YouTube è l’app che consuma più dati: 69,4 GB al mese
In prima posizione troviamo YouTube, che arriva a 69.400 MB mensili. Una cifra impressionante, frutto di un uso medio di 30 ore al mese, con un consumo attivo di 2.300 MB all’ora.
A pesare sono anche i dati in background, che restano attivi persino quando l’app è chiusa. Se guardi video a risoluzioni elevate e spesso usi il telefono in mobilità, YouTube può bruciare il tuo piano dati in pochi giorni.
Segue Twitch, con 30.000 MB al mese e anch’essa usata mediamente per 30 ore. In termini di consumo orario è meno intensa di YouTube, ma è comunque tra le peggiori, soprattutto per l’attività in background.
Al terzo posto c’è Snapchat, con 27.400 MB mensili su 22,5 ore di utilizzo. Il motivo? L’app utilizza costantemente fotocamera e filtri, anche in background, che aumentano notevolmente il consumo di rete.

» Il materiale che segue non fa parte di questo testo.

--- src/rtl/imem_fetch_ctrl.sv ---
// Instruction-fetch sequencer for a 1-cycle-latency instruction memory.
// Owns the PC and tracks one in-flight response. Also handles halt, redirect and misaligned-redirect fault.
module imem_fetch_ctrl #(
    parameter logic [31:0] RESET_PC = 32'h0000_0000,
    parameter logic [31:0] PC_STEP  = 32'd4
) (
    input  logic        clk,
    input  logic        rst_n,
    input  logic        start,
    input  logic        halt_req,
    input  logic        resume,
    input  logic        redirect_valid,
    input  logic [31:0] redirect_pc,
    output logic        imem_en,
    output logic [31:0] imem_addr,
    input  logic [31:0] imem_rdata,
    output logic        out_valid,
    input  logic        out_ready,
    output logic [31:0] out_instr,
    output logic [31:0] out_pc,
    output logic        fault,
    output logic [31:0] fault_pc,
    output logic [31:0] fetch_count
);

    typedef enum logic [1:0] {
        IDLE  = 2'd0,
        RUN   = 2'd1,
        HALT  = 2'd2,
        FAULT = 2'd3
    } state_t;

    state_t      state_q, state_d;
    logic [31:0] pc_q, pc_d;
    logic        resp_valid_q, resp_valid_d;
    logic [31:0] resp_pc_q, resp_pc_d;
    logic        fault_q, fault_d;
    logic [31:0] fault_pc_q, fault_pc_d;
    logic [31:0] count_q, count_d;

    logic        active;
    logic        misaligned;
    logic        fire;
    logic        drained;

    assign active     = (state_q == RUN) || (state_q == HALT);
    assign misaligned = redirect_valid && (redirect_pc[1:0] != 2'b00);
    assign imem_addr  = redirect_valid ? redirect_pc : pc_q;
    assign out_valid  = resp_valid_q && !redirect_valid && active;
    assign fire       = out_valid && out_ready;
    assign drained    = !resp_valid_q || fire;
    assign out_instr  = imem_rdata;
    assign out_pc     = resp_pc_q;
    assign fault      = fault_q;
    assign fault_pc   = fault_pc_q;
    assign fetch_count = count_q;

    always_comb begin
        state_d      = state_q;
        pc_d         = pc_q;
        resp_pc_d    = resp_pc_q;
        resp_valid_d = resp_valid_q && !fire;
        fault_d      = fault_q;
        fault_pc_d   = fault_pc_q;
        count_d      = fire ? count_q + 32'd1 : count_q;
        imem_en      = 1'b0;

        case (state_q)
            IDLE: begin
                imem_en = start;
                if (start) state_d = RUN;
            end
            RUN: begin
                if (misaligned) begin
                    state_d    = FAULT;
                    fault_d    = 1'b1;
                    fault_pc_d = redirect_pc;
                end else begin
                    imem_en = redirect_valid || (!halt_req && drained);
                    if (halt_req && drained && !redirect_valid) state_d = HALT;
                end
            end
            HALT: begin
                if (misaligned) begin
                    state_d    = FAULT;
                    fault_d    = 1'b1;
                    fault_pc_d = redirect_pc;
                end else begin
                    if (redirect_valid) pc_d = redirect_pc;
                    if (resume && !halt_req) state_d = RUN;
                end
            end
            default: ;
        endcase

        // A redirect in RUN/HALT always kills the pending response; an aligned
        // RUN redirect then replaces it through the issue path below.
        if (redirect_valid && active) resp_valid_d = 1'b0;

        if (imem_en) begin
            resp_valid_d = 1'b1;
            resp_pc_d    = imem_addr;
            pc_d         = imem_addr + PC_STEP;
        end
    end

    always_ff @(posedge clk or negedge rst_n) begin
        if (!rst_n) begin
            state_q      <= IDLE;
            pc_q         <= RESET_PC;
            resp_valid_q <= 1'b0;
            resp_pc_q    <= RESET_PC;
            fault_q      <= 1'b0;
            fault_pc_q   <= 32'd0;
            count_q      <= 32'd0;
        end else begin
            state_q      <= state_d;
            pc_q         <= pc_d;
            resp_valid_q <= resp_valid_d;
            resp_pc_q    <= resp_pc_d;
            fault_q      <= fault_d;
            fault_pc_q   <= fault_pc_d;
            count_q      <= count_d;
        end
    end

endmodule

--- config.mk ---
export PLATFORM = sky130hd
export DESIGN_NAME = imem_fetch_ctrl
export DESIGN_NICKNAME = d
export VERILOG_FILES = /design/src/rtl/imem_fetch_ctrl.sv
export SDC_FILE = /design/constraint.sdc
export NUM_CORES = 1
export LEC_CHECK = 0
export ABC_AREA = 1
export CAP_MARGIN = 10
export CORE_MARGIN = 1.5
export CORE_UTILIZATION = 51
export CTS_CLUSTER_SIZE = 14
export DETAILED_ROUTE_END_ITERATION = 8
export GPL_TIMING_DRIVEN = 0
export PLACE_DENSITY = 0.87
export SYNTH_ARGS = -nofsm -noshare
export SYNTH_HDL_FRONTEND = slang
export SYNTH_SLANG_ARGS = --single-unit
--- constraint.sdc ---
create_clock -name clk -period 2.87 [get_ports clk]
set_input_delay 0.574 -clock clk [delete_from_list [all_inputs] [get_ports clk]]
set_output_delay 0.574 -clock clk [all_outputs]
set_load 0.02 [all_outputs]
* Yosys cells after proc, flatten, opt, wreduce, memory -nomap -nowiden
Cells that the tools add are included. W data, S select, Z words.
Cells by class: reductions and logical operators 25, equal/unequal tests 6, muxes and demuxes 14, $add $sub $neg 2
Operators with widths (number):
- $mux W32 | 4
- $add A32 B1 Y32 const B | 1
- $add A32 B3 Y32 const B | 1
- $logic_and A1 B1 Y1 | 10
- $mux W2 | 5
- $ne A3 B2 Y1 const B | 2
- $pmux W2 S3 | 1
- $logic_not A1 Y1 | 4
- $ne A2 B2 Y1 const B | 2
- $reduce_and A2 Y1 | 2
- $reduce_and A4 Y1 | 1
- $reduce_bool A2 Y1 | 2
- $logic_or A1 B1 Y1 | 3
- $mux W1 | 3
- $reduce_bool A3 Y1 | 1
- $eq A2 B1 Y1 const B | 1
- $eq A2 B2 Y1 const B | 1
- $logic_not A2 Y1 | 1
- $pmux W1 S2 | 1
- $reduce_or A2 Y1 | 1
Word-level totals: bits of input ports 71, register bits after elaboration 132, word-level logic and storage cells 54

* Longest topological paths before layout
word-level depth 11, depth in mapped cells 15

* Worst setup path after synthesis
No wires, ideal clock.
path type input to register, from input redirect_valid, to register pc_q[30], setup slack 0.590 ns, stages 13, arrival 2.164 ns, data required time 2.753 ns, cells stage by stage buf_6 -> inv_8 -> o21ai_4 -> ha_1 -> nand3_1 -> nor2_4 -> nand3_2 -> nor2_4 -> nand2_4 -> nor2_8 -> nand3_1 -> nand2_1 -> nand2_1
RTL lines:
- from (decl) | RTL line 12 | input logic redirect_valid,
- $mux W32
- named net imem_addr[2] | RTL line 15 | output logic [31:0] imem_addr,
- $add A32 B3 Y32 | RTL line 103 | pc_d = imem_addr + PC_STEP;
- $mux W32 | RTL line 100 | if (imem_en) begin
- to (signal assigned) | RTL line 118 | pc_q <= pc_d;
- to (decl) | RTL line 34 | logic [31:0] pc_q, pc_d;
The timed path passes the listed nets, and every way through them passes these cells. The select of a mux whose other input is x is not followed. A chain may end at the register's enable or synchronous reset.

* Final worst setup path
from input redirect_valid, to output imem_addr[30]
Between the ends: cells in the longest elaborated chain, start to end 1
Ends and longest elaborated chain (RTL line):
- $mux W32
- to (decl) | 15
No other way between the ends.

==> impl_metrics.yaml <==
outcome:
  status: "completed"
drt:
  vias: 6882
  ant_nets: 0
  routedWlPerCell_um: 16.3
  drt-initial-drc-count: 538
  wl_um: 21200
  first_pass_iters: 5
  drc: 0
  via_per_inst: 5.29
die:
  initial_core_util_pct: 52.2
  die_area_um2: 14900
  row_count: 43
  fp.dieH_um: 122
  core-area_um2: 13900
  fp.dieW_um: 122
  pin_count: 234
yosys:
  synthTopCellsByArea: "dfrtp_1 (46%), nand2_1 (15%), o21ai_0 (4.6%), inv_1 (4.4%), buf_4 (3.8%)"
  synthesis.nets: 962
  yosysTopAreaCellShare_pct: 45.5
  yosysSeqAreaShare_pct: 45.5
  ys_warn_count: 0
  syn_area_um2: 7250
  syn_area_per_cell_um2: 8.19
  synth_area_leader_cell: "dfrtp_1"
  post_synth_inst_count: 885
  ys_types: 46
  synth_seq_cells: 132
sta:
  fmax_ghz: 0.355
  hold_slack_ns: 0.115
  grt_setup_unrepaired: "false"
  clock_skew_ns: 0.00946
  max_slew_margin_pct: 54.4
  fin_crit_ns: 2.81
  drv_slew: 0
  worstMarginPinSlew_ns: 0.681
  finalSetupViolations: 0
  fin_crit_sh_pct: 98.1
  final_hold_viol_count: 0
worst_setup_path:
  rrSetupSlack_ns: 0.22
  endpoint_kind: "output port"
  cp_data_required_time_ns: 2.30
  ff2ff_path_depth: 9
  critPathKind: "in2out"
  crit_arrival_ns: 2.24
  cp-start-kind: "primary input"
  crit_fanout: 10
  r2r-start: "state_q[0]$_DFFE_PN0P_"
  worst_r2r_endpoint: "fault_pc[12]$_DFFE_PN0P_"
final_layout:
  fin_area_um2: 10100
  seq_area_um2: 3300
  final_cell_mix: "nand2_1 (281), clkdlybuf4s50_1 (198), dfrtp_1 (132), inv_1 (85), o21ai_0 (61)"
  multi_input_area_um2: 3190
  drive_above_1_share_pct: 13.7
  final_common_cell: "nand2_1"
  num-fill-cells: 1045
  insertedDiodeCount: 0
  area_growth_pct: 39.6
  fin_nets: 1185
clocking:
  root_buffer: "clkbuf_16"
  postCtsHoldBufs: 0
  cts_made_buffers: 17
  cts_buffer_depth: 2
  clkSinkCount: 132
  clk_latency_ns: 0.43
  path_clk_slew_ns: 0.05
  htreeDepth: 4
  cts_tree: "yes"
global_route:
  grt.total_usage_pct: 29.2
  grt_pass1_vias: 6685
  antenna_found_initial: 0
  grt_max_degree: 75
  grt_overflow_total: 0
  grt_pass1_wl_um: 33200
power:
  p_leak_nw: 4.88
  power_density_nw_per_um2: 951
  peakVddDrop_v: 0.000766
  power.total_mw: 9.63
flow_run:
  drv_cap: 0
place:
  dpl_cell_area_um2: 9510
  globalplace.congestion: 0.925
  port_buffers: 200
  place_hpwl_um: 15500
min_path:
  hold_path_class: "in2async"
[routing by layer]
| layer | routed length (um) | track usage, % | vias to the layer above |
|---|---|---|---|
| met2 | 10400 | 47.7 | 319 |
| li1 | - | - | 3228 |
| met3 | 1690 | 7.25 | 46 |
| met1 | 8590 | 37.0 | 3289 |
| met5 | 0 | 0 | - |
| met4 | 604 | 12.2 | 0 |
[area by class of cell]
| cell class | count | share of cell area, % |
|---|---|---|
| flip-flops and latches | 132 | 32.6 |
| multi-input cells | 598 | 31.5 |
| repair buffers | 204 | 20.2 |
| plain buffers | 63 | 4.55 |
| clock buffers | 20 | 4.51 |
| inverters | 92 | 3.51 |
| well taps | 180 | 2.22 |
| clock inverters | 12 | 0.865 |
[cell families after synthesis]
family	after synthesis	synth area share, %
xor gates and xnor gates	34	4.11
adders and majority gates	6	1.04
DFF	132	45.5
and+or+nand+nor	448	28.7
AOI/OAI and AO/OA	110	9.45
buffers and inverters	155	11.2
[how the worst max path moves through the flow]
stage	start	endpoint	slack, ns
3_5_place_dp	redirect_pc[0]	imem_en	-0.53
2_1_floorplan	redirect_valid	pc_q[30]$_DFFE_PN0P_	0.59
3_3_place_gp	rst_n	out_pc[1]$_DFFE_PN0N_	-3.96
6_report	redirect_valid	imem_addr[30]	0.06
4_1_cts	redirect_valid	imem_addr[27]	0.005
5_1_grt	redirect_pc[1]	imem_en	0.006
[cells in the mapped netlist (all sizes together)]
cell type	n
nor4	2
o311ai	1
or2	2
ha	6
a22oi	1
nand2	302
dfrtp	132
o21ai	93
nand3	48
inv	91
o211ai	6
buf	54
nor3	14
clkbuf	9
and2	1
nand3b	2
a211oi	1
clkinv	1
and3	1
xor2	23
nor2	56
xnor2	11
a31oi	1
a21oi	4
a21boi	1
nand4	20
o22ai	2
[per-stage QoR]
| stage | std cells | util, % | setup WS, ns | TNS (ns) |
|---|---|---|---|---|
| after floorplan | 885 | - | 0.590 | 0 |
| after global placement | 1265 | 68.3 | -3.96 | -522.69 |
| after detailed placement | 1266 | 68.5 | -0.529 | -0.772 |
| after CTS | 1301 | 72.7 | 0.00530 | 0 |
| after global routing | 1301 | 73.0 | 0.00555 | 0 |
| final | 1301 | 73.0 | 0.0553 | 0 |
[flip-flops by register name, summed over array words and instances (netlist names)]
name / count
fault: 1
fault_pc: 32
fetch_count: 32
out_pc: 32
pc_q: 32
resp_valid_q: 1
state_q: 2
[critical path: stages]
cell and delay, ns:
buf_6 0.15, buf_6 0.16, clkbuf_4 0.20, o21ai_0 0.38
inv_1 0.18, clkdlybuf4s50_1 0.58
[what timing repair did]
action / in CTS / in global routing
pin swaps: 2 / 0
gates resized for setup: 10 / 11
buffers inserted: 3 / 0
setup endpoints to repair: 2 / 10
[where the power goes]
| group | internal [mW] | switching, mW |
|---|---|---|
| clock | 1.22 | 0.797 |
| sequential | 2.57 | 0.438 |
| combinational | 1.85 | 2.76 |
| total | 5.63 | 4.00 |
(Power assumes the default switching activity.)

Altri nomi nella top 10 includono:
- TikTok: 22.800 MB
- Threads: 22.100 MB
- Netflix: 19.000 MB
- Instagram: 18.700 MB
- Facebook: 17.800 MB
- Telegram: 12.600 MB
- Pinterest: 10.200 MB
Interessante notare come Threads consumi più dati attivi di TikTok, ma meno in background. Netflix, invece, pesa meno del previsto, forse perché molti utenti scaricano i contenuti offline.
Occhio alla connessione: video e risoluzioni alte divorano i GB
Il messaggio è chiaro: se usi queste app in mobilità, meglio avere un piano dati illimitato. Il consumo elevato non sorprende. Gli smartphone odierni offrono display ad alta risoluzione, e le app si adattano di conseguenza con contenuti sempre più pesanti.
Video in 4K, immagini in HDR, dirette streaming continue: tutto contribuisce all’aumento esponenziale del traffico dati. Non è solo colpa nostra se consumiamo di più, ma anche della qualità crescente dei contenuti stessi.
Ma c’è un’altra riflessione interessante. In uno studio precedente, si è scoperto che Facebook è l’app che raccoglie più dati personali, anche se consuma meno dati di molte altre. Questo sottolinea una dinamica inquietante: basso consumo di rete non significa basso impatto sulla privacy.
Quindi, anche se alcune app sembrano leggere per la rete, potrebbero comunque rappresentare un rischio maggiore per i tuoi dati personali.
Per chi guarda tanti video in mobilità, la scelta migliore resta una connessione illimitata, ma anche un maggiore controllo delle impostazioni di uso dati in background può fare una grande differenza.